The next morning he awoke only to find himself alone with his driver. Realizing that he had been left behind he ordered his driver to begin the 20-minute journey into Hebron expecting to meet the rest of the army en route.
Rabbi Goren thought it peculiar that he hadn’t encountered any Israeli soldiers on the road and assumed that they had already secured the city in record time. Driving into Hebron he was greeted by the sight of white sheets fluttering from the windows and rooftops of Arab homes. The rabbi theorized that this must be fear of retaliation for their 1929 pogrom in which 67 Jews were massacred and many more wounded.
Leaving his driver and clutching a Torah scroll Rabbi Goren quickly made his way toward the Herodian walls which now surround Machpela; the Tomb of the Patriarchs.
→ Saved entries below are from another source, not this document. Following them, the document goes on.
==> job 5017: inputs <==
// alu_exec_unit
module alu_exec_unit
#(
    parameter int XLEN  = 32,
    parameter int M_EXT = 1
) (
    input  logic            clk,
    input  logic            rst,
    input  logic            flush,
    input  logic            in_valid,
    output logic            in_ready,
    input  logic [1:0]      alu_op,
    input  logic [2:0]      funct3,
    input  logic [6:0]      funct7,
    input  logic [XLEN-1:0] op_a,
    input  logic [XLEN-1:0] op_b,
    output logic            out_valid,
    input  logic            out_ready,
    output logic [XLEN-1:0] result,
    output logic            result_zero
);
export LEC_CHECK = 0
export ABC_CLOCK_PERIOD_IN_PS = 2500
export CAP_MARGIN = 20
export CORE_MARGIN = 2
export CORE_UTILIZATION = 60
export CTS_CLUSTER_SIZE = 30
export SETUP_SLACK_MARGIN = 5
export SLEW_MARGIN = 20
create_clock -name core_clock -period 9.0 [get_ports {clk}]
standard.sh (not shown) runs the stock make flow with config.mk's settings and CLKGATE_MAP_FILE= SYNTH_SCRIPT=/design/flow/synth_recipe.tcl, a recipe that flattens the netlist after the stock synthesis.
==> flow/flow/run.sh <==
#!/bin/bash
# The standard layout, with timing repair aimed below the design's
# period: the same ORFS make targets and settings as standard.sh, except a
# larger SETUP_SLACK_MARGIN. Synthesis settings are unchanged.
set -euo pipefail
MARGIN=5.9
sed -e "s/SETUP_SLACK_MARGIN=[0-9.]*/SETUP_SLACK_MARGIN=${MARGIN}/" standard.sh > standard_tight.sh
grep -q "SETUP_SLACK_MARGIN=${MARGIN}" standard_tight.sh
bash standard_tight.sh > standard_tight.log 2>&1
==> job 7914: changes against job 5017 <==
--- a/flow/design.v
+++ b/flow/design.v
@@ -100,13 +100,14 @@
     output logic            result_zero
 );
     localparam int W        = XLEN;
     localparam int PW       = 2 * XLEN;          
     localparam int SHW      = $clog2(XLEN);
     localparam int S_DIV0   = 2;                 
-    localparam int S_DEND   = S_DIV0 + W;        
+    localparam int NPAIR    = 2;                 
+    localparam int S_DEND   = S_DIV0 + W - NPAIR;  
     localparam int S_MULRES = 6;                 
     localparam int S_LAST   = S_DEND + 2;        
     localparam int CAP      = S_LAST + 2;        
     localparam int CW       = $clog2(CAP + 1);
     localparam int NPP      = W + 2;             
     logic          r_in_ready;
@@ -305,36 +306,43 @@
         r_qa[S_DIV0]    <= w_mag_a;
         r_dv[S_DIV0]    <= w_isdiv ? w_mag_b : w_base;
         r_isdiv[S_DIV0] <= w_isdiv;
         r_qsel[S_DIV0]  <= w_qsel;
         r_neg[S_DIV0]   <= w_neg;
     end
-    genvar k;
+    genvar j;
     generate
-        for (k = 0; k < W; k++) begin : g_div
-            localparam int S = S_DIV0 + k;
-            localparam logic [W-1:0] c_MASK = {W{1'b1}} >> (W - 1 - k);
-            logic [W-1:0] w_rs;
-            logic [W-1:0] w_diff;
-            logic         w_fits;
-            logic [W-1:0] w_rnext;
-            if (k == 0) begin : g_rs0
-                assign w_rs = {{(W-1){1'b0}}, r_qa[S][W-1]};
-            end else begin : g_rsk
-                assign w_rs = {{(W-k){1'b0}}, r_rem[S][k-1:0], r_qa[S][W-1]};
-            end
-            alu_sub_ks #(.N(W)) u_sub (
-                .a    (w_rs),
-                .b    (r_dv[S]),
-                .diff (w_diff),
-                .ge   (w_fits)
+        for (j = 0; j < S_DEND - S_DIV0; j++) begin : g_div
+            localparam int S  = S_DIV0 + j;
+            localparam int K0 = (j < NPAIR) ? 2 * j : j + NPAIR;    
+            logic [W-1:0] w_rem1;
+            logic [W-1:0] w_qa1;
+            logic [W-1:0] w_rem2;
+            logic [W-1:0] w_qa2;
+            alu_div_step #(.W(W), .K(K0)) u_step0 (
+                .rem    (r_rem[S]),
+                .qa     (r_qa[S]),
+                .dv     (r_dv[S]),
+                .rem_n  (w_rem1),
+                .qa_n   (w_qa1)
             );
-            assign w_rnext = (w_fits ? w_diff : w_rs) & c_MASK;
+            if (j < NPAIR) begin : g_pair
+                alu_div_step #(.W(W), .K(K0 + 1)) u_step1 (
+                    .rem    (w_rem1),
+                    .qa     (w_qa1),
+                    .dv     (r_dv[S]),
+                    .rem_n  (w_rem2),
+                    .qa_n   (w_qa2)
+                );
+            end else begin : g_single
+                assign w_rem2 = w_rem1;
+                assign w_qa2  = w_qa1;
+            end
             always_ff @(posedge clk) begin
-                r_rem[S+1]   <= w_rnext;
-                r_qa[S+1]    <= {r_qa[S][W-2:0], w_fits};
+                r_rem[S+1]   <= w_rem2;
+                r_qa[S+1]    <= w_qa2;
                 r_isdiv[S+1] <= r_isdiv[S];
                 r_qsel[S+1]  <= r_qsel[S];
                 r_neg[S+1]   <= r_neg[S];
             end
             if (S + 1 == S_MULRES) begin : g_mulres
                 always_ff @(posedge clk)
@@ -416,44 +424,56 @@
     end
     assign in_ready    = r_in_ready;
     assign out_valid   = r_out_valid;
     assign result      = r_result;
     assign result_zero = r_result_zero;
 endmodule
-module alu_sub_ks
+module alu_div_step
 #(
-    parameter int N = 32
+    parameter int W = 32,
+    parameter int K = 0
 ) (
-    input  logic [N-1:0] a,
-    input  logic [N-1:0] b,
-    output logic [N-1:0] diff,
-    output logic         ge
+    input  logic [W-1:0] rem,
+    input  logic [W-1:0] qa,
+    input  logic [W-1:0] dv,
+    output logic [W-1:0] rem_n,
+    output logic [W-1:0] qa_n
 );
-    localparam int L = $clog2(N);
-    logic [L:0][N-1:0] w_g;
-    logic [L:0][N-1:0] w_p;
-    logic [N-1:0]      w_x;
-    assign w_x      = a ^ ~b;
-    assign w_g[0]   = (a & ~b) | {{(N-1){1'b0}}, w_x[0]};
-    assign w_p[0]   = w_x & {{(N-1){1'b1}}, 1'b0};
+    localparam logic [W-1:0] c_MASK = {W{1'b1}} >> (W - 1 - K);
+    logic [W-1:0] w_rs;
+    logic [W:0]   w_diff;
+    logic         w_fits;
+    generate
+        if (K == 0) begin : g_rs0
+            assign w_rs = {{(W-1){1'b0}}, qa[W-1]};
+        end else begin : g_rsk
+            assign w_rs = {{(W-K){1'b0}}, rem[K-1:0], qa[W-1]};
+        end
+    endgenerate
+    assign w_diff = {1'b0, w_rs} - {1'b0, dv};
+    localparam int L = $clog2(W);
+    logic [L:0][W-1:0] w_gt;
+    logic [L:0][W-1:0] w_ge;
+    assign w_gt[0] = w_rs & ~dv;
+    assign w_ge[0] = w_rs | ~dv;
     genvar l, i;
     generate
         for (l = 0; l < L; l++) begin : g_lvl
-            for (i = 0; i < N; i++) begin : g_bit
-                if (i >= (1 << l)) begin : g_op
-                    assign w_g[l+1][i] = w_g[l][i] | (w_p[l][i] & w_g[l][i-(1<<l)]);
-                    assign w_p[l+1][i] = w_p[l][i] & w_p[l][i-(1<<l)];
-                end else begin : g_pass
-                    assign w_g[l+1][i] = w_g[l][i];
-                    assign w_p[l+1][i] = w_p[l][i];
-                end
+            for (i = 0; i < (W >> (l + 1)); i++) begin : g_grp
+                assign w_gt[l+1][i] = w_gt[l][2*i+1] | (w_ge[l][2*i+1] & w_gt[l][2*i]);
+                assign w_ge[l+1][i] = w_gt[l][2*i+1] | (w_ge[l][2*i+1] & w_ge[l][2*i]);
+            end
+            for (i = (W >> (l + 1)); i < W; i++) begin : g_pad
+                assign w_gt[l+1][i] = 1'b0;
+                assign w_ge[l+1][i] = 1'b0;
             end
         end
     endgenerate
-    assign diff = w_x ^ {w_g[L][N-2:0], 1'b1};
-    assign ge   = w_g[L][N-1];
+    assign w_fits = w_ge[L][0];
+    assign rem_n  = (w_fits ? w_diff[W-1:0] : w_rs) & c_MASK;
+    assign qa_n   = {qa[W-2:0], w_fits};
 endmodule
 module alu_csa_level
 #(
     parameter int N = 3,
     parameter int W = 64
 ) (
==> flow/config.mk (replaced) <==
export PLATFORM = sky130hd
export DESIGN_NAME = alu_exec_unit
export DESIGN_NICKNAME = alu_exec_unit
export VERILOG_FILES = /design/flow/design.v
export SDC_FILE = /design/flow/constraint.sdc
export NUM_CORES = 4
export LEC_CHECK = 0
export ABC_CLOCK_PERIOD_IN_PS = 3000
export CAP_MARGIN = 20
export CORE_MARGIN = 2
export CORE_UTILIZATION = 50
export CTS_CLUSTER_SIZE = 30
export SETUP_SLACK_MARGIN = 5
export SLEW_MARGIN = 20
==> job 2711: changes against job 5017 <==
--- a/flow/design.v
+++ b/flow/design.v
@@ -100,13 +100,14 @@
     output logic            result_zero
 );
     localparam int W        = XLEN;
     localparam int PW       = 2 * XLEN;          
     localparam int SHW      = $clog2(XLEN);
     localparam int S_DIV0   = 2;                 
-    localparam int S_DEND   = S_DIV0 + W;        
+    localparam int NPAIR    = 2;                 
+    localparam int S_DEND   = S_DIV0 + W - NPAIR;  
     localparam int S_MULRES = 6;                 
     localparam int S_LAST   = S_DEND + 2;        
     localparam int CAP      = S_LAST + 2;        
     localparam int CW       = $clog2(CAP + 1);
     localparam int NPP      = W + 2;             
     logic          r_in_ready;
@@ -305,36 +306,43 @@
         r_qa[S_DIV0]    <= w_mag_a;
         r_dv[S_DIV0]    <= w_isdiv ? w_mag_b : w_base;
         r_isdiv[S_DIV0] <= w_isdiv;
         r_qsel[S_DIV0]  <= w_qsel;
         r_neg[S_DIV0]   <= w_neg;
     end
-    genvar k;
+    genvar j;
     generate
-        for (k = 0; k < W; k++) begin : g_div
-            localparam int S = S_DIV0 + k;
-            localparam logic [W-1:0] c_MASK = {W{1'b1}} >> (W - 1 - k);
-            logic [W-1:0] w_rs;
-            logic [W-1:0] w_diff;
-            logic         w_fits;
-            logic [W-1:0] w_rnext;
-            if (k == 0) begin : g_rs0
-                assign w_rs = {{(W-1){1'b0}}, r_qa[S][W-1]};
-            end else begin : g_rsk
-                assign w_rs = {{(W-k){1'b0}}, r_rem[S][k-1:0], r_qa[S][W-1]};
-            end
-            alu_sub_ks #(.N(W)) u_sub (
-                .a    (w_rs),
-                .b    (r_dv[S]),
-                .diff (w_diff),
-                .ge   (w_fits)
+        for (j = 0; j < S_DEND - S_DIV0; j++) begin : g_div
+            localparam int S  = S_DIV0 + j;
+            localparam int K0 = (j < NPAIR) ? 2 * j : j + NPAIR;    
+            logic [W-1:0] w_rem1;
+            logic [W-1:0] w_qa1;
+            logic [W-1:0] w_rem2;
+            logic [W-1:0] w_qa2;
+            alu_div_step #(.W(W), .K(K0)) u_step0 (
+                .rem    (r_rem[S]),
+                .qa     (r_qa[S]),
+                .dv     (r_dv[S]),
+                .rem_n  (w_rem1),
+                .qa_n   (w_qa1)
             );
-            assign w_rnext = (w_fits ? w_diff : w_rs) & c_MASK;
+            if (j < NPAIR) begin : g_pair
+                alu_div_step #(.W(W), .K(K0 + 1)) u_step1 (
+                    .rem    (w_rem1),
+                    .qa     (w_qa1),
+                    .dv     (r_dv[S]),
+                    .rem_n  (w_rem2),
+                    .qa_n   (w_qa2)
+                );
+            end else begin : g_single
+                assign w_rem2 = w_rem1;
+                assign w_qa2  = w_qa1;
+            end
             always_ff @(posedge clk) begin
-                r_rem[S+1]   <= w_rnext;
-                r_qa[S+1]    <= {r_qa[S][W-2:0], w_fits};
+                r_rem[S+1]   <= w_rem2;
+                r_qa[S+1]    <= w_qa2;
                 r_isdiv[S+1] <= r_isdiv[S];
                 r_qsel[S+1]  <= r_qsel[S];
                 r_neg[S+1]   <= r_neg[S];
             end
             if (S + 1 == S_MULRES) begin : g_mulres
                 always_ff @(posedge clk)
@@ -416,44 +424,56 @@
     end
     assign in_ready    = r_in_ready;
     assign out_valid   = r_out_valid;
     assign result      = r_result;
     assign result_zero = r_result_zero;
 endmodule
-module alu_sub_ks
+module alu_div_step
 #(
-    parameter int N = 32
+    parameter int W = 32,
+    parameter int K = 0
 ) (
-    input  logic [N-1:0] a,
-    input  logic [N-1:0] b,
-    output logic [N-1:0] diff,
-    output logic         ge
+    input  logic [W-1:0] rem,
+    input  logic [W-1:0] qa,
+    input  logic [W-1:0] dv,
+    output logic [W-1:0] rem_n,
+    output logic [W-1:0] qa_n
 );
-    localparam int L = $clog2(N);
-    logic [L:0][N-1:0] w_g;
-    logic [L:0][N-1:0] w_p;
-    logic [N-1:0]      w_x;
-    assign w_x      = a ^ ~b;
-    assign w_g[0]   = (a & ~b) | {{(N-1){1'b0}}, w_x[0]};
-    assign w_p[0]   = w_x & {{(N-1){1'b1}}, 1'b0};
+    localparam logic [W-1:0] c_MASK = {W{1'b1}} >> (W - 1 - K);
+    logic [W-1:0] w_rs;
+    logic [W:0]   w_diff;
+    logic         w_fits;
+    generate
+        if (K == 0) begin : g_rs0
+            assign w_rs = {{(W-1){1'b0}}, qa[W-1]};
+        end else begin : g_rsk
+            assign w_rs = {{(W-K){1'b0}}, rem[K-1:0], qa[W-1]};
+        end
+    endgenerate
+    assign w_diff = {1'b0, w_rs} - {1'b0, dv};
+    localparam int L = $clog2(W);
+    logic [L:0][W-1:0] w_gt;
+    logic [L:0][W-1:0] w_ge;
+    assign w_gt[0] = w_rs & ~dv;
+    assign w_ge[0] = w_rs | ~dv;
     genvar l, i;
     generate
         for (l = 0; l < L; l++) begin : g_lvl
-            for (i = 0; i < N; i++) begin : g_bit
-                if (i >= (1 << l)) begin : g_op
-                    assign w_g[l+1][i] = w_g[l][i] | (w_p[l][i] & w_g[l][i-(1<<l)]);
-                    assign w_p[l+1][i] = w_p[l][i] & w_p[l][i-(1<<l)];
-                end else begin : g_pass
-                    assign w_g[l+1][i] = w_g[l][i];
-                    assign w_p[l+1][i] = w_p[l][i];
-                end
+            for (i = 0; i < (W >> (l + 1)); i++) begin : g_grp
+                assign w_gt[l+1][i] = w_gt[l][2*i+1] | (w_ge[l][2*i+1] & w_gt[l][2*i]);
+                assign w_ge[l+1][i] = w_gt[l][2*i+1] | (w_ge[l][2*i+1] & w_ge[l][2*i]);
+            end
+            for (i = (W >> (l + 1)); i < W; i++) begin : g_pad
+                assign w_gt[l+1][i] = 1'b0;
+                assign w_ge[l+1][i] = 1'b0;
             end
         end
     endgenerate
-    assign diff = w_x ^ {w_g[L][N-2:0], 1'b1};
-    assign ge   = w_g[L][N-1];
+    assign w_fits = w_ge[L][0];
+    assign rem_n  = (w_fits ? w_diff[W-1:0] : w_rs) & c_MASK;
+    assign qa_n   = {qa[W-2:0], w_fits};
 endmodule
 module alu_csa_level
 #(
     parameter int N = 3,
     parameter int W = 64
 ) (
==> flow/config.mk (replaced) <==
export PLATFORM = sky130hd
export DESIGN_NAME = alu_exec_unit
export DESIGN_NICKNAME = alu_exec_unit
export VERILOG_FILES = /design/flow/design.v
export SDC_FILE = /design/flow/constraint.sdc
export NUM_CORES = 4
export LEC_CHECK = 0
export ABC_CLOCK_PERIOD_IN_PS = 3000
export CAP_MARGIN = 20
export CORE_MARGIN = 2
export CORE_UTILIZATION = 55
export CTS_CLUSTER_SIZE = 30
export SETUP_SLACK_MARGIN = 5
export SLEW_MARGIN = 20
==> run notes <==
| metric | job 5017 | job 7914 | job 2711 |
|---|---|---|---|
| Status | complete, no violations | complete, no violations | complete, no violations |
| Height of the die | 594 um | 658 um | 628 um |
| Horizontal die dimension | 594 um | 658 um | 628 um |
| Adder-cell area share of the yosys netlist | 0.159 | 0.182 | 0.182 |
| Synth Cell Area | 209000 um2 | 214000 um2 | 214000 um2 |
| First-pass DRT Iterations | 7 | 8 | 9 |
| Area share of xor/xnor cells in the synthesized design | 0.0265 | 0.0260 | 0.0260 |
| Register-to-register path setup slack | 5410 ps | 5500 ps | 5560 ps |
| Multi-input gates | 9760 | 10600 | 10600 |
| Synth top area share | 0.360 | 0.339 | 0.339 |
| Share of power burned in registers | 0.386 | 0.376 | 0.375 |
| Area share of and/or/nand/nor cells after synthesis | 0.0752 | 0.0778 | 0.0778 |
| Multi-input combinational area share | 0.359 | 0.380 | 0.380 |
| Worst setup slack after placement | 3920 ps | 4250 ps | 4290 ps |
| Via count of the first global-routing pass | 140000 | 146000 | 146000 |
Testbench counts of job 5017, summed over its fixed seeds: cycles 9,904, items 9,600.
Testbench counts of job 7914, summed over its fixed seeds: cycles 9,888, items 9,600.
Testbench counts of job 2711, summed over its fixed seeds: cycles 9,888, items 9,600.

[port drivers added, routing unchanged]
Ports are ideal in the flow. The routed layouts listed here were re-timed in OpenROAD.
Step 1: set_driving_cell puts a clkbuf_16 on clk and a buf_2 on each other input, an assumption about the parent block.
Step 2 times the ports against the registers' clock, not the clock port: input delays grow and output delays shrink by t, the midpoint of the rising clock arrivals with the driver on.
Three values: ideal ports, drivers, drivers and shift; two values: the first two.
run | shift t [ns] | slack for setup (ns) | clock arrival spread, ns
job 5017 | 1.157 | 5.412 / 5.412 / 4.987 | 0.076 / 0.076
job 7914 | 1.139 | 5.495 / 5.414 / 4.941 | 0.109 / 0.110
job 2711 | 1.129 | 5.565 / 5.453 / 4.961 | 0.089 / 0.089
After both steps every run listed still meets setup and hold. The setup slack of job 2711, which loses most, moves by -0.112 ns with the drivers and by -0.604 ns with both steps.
Once inside he blew the shofar just as he had done 24 hours earlier at the Western Wall. Only afterward did he discover that when he left the Etzion base the rest of the forces were on the other side of the hill making plans for the attack on Hebron. The army was astonished to find that its chief rabbi had single-handedly conquered a city of 80 000 Arabs. Jews had finally returned to Hebron and the sacred burial place of their patriarchs!
There were fifteen in our group mainly businessmen from London and New York plus an armed guard and tour guide. Our first day was to cover Samaria to the north of Jerusalem starting out in the territory of the tribe of Benjamin.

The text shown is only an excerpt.